HIF-1α siRNA and TPT inhibit cord formation induced by bFGF. (A) HUVECs transfected with the indicated siRNA were seeded on Matrigel in GF^– medium and treated in the presence or absence of bFGF (20 ng/mL) under normoxic conditions for 16 hours, and cord formation was examined. (B) Length of cords from the experiment shown in panel A was quantified using the Bioquant Image Analysis System as described above. (C) HUVECs were cultured as indicated in panel A under normoxic conditions for 16 hours in the presence or absence of bFGF (20 ng/mL) or TPT (0.1 μM), and cord formation was examined. Results are representative of 4 independent experiments.

Figure 7.

HIF-1α siRNA and TPT inhibit bFGF mRNA and protein accumulation. (A-B) HUVECs transfected with the indicated siRNA were seeded on Matrigel in GF^– medium and cultured under normoxic or hypoxic conditions for 16 hours in the presence or absence of TPT (0.5 μM).
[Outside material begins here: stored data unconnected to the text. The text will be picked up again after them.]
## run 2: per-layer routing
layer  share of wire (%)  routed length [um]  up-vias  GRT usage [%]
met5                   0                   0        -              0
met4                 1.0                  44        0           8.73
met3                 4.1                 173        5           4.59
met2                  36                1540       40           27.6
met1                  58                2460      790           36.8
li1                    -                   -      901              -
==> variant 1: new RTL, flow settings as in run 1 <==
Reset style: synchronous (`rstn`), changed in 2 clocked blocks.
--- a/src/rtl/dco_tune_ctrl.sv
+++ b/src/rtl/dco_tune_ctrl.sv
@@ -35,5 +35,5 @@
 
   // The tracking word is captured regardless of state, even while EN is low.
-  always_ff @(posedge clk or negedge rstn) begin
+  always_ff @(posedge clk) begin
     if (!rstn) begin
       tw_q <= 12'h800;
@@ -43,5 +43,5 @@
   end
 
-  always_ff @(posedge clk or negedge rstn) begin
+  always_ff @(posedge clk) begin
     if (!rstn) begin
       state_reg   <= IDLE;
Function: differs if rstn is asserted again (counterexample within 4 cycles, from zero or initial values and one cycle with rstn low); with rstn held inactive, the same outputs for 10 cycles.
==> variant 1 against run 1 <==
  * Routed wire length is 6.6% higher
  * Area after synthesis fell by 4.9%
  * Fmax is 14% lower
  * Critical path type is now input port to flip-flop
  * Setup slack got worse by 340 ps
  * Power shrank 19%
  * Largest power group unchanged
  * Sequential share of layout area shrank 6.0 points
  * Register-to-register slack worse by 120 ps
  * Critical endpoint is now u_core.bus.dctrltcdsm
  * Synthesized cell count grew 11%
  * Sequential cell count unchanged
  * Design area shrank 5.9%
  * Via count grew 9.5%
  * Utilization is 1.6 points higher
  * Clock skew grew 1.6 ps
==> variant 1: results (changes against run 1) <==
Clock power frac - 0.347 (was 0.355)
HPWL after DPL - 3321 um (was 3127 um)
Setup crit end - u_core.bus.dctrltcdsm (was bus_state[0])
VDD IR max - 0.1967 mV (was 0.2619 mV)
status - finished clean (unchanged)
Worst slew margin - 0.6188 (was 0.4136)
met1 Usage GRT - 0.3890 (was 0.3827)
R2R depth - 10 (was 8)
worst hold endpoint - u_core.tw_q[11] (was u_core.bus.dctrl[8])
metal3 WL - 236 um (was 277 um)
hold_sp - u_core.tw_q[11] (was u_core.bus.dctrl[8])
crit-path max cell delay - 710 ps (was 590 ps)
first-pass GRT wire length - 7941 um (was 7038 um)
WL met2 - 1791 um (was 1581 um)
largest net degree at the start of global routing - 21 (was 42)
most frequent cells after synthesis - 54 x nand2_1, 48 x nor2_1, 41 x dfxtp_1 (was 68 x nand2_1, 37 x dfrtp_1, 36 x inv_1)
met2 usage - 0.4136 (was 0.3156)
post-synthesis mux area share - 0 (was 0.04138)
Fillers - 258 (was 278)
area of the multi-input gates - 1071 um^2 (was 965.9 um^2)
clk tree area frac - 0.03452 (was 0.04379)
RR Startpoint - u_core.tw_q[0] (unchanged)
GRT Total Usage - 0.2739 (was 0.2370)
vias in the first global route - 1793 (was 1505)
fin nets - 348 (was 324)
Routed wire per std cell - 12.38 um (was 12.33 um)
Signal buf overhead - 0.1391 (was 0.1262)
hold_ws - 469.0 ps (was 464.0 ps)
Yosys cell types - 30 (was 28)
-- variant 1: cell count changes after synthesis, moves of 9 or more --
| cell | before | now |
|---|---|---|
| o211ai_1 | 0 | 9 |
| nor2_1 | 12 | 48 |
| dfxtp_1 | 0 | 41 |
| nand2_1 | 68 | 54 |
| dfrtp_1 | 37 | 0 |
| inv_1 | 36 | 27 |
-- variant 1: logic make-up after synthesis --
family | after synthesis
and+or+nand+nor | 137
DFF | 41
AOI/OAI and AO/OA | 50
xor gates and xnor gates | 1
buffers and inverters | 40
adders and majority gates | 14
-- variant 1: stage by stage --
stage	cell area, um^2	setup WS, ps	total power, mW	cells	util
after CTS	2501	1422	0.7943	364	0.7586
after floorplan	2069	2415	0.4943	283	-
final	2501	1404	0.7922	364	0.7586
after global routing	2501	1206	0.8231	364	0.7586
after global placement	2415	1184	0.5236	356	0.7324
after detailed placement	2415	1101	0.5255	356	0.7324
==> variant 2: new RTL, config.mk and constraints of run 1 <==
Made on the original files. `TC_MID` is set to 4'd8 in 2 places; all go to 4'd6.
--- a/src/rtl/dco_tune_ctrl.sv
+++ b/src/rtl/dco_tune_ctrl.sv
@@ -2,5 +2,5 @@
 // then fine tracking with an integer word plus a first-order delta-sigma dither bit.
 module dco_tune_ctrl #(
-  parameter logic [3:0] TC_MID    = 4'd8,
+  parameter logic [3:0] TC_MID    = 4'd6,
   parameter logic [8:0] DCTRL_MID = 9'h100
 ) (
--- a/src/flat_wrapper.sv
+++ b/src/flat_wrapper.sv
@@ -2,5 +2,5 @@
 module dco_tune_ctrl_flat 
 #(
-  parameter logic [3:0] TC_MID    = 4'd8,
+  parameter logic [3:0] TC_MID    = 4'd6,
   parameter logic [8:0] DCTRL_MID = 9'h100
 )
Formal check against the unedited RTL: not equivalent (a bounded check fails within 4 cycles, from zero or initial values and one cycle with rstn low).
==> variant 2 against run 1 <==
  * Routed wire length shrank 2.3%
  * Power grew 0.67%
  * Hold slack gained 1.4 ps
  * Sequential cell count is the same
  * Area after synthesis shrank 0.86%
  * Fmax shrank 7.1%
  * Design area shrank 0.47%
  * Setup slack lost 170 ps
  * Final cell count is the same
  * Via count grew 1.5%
## config.mk

```make
export PLATFORM = sky130hd
export DESIGN_NAME = id_ex_stage
export DESIGN_NICKNAME = d
export VERILOG_FILES = /design/src/rtl/id_ex_stage.sv
export SDC_FILE = /design/constraint.sdc
export NUM_CORES = 1
export LEC_CHECK = 0
export CORE_AREA = 2 2 125 127
export CTS_CLUSTER_DIAMETER = 60
export DETAILED_ROUTE_END_ITERATION = 8
export DIE_AREA = 0 0 127 129
export DONT_BUFFER_PORTS = 1
export MAX_ROUTING_LAYER = met4
export PLACE_DENSITY = 0.63
export SETUP_SLACK_MARGIN = 0.2
export SLEW_MARGIN = 20
export SYNTH_ARGS = -nofsm -noshare
export SYNTH_HDL_FRONTEND = slang
export SYNTH_SLANG_ARGS = --single-unit
```

## constraint.sdc

```tcl
create_clock -name clk_i -period 2.65 [get_ports clk_i]
set_clock_uncertainty 0.2 [all_clocks]
set_input_delay 0.6625 -clock clk_i [delete_from_list [all_inputs] [get_ports clk_i]]
set_output_delay 0.6625 -clock clk_i [all_outputs]
set_load 0.005 [all_outputs]
```
File: config.mk
export PLATFORM = sky130hd
export DESIGN_NAME = joybus_poll_sched
export DESIGN_NICKNAME = d
export VERILOG_FILES = /design/src/rtl/joybus_poll_sched.sv
export SDC_FILE = /design/constraint.sdc
export NUM_CORES = 1
export LEC_CHECK = 0
export CORE_ASPECT_RATIO = 1.25
export CORE_UTILIZATION = 52
export DETAILED_ROUTE_END_ITERATION = 10
export PLACE_DENSITY = 0.94
export SYNTH_ARGS = -nofsm -noshare
export SYNTH_HDL_FRONTEND = slang
export SYNTH_SLANG_ARGS = --single-unit
File: constraint.sdc
create_clock -name clk -period 4.85 [get_ports clk]
set_clock_uncertainty 0.1 [all_clocks]
set_input_delay 0.485 -clock clk [delete_from_list [all_inputs] [get_ports clk]]
set_output_delay 0.485 -clock clk [all_outputs]
set_load 0.1 [all_outputs]
**config.mk**
```make
export PLATFORM = sky130hd
export DESIGN_NAME = rm_ihpsg13_1p_march_bist_ctrl
export DESIGN_NICKNAME = d
export VERILOG_FILES = /design/src/rtl/rm_ihpsg13_1p_march_bist_ctrl.sv
export SDC_FILE = /design/constraint.sdc
export NUM_CORES = 1
export LEC_CHECK = 0
export ABC_AREA = 1
export BUFFER_PORTS_ARGS = -buffer_cell sky130_fd_sc_hd__buf_4
export CAP_MARGIN = 30
export CORE_AREA = 4 4 110 112
export CTS_BUF_LIST = sky130_fd_sc_hd__clkbuf_2
export DETAILED_ROUTE_END_ITERATION = 12
export DIE_AREA = 0 0 114 116
export GPL_ROUTABILITY_DRIVEN = 0
export HOLD_SLACK_MARGIN = 0.12
export PLACE_DENSITY_LB_ADDON = 0.25
export SLEW_MARGIN = 30
export SYNTH_ARGS = -nofsm -noshare
export SYNTH_HDL_FRONTEND = slang
export SYNTH_SLANG_ARGS = --single-unit
```
**constraint.sdc**
```tcl
create_clock -name A_BIST_CLK -period 6.3 [get_ports A_BIST_CLK]
set_input_delay 1.26 -clock A_BIST_CLK [delete_from_list [all_inputs] [get_ports A_BIST_CLK]]
set_output_delay 1.26 -clock A_BIST_CLK [all_outputs]
set_load 0.05 [all_outputs]
```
Expression of bFGF mRNA (A) was determined by real-time PCR (expressed as fold increase relative to untreated cells), while bFGF protein production (B) was measured in supernatants as described in “Material and methods.” (C-D) HUVECs seeded as in panel A were cultured either under normoxic or hypoxic conditions for 8 and 16 hours (C) or in the presence or absence of increasing concentrations of TPT (1 to 1000 nM) for 16 hours (D). Production of bFGF protein was measured in the supernatants as described.

Figure 8.

Schematic representation of an HIF-1α–bFGF autocrine/paracrine loop in ECs.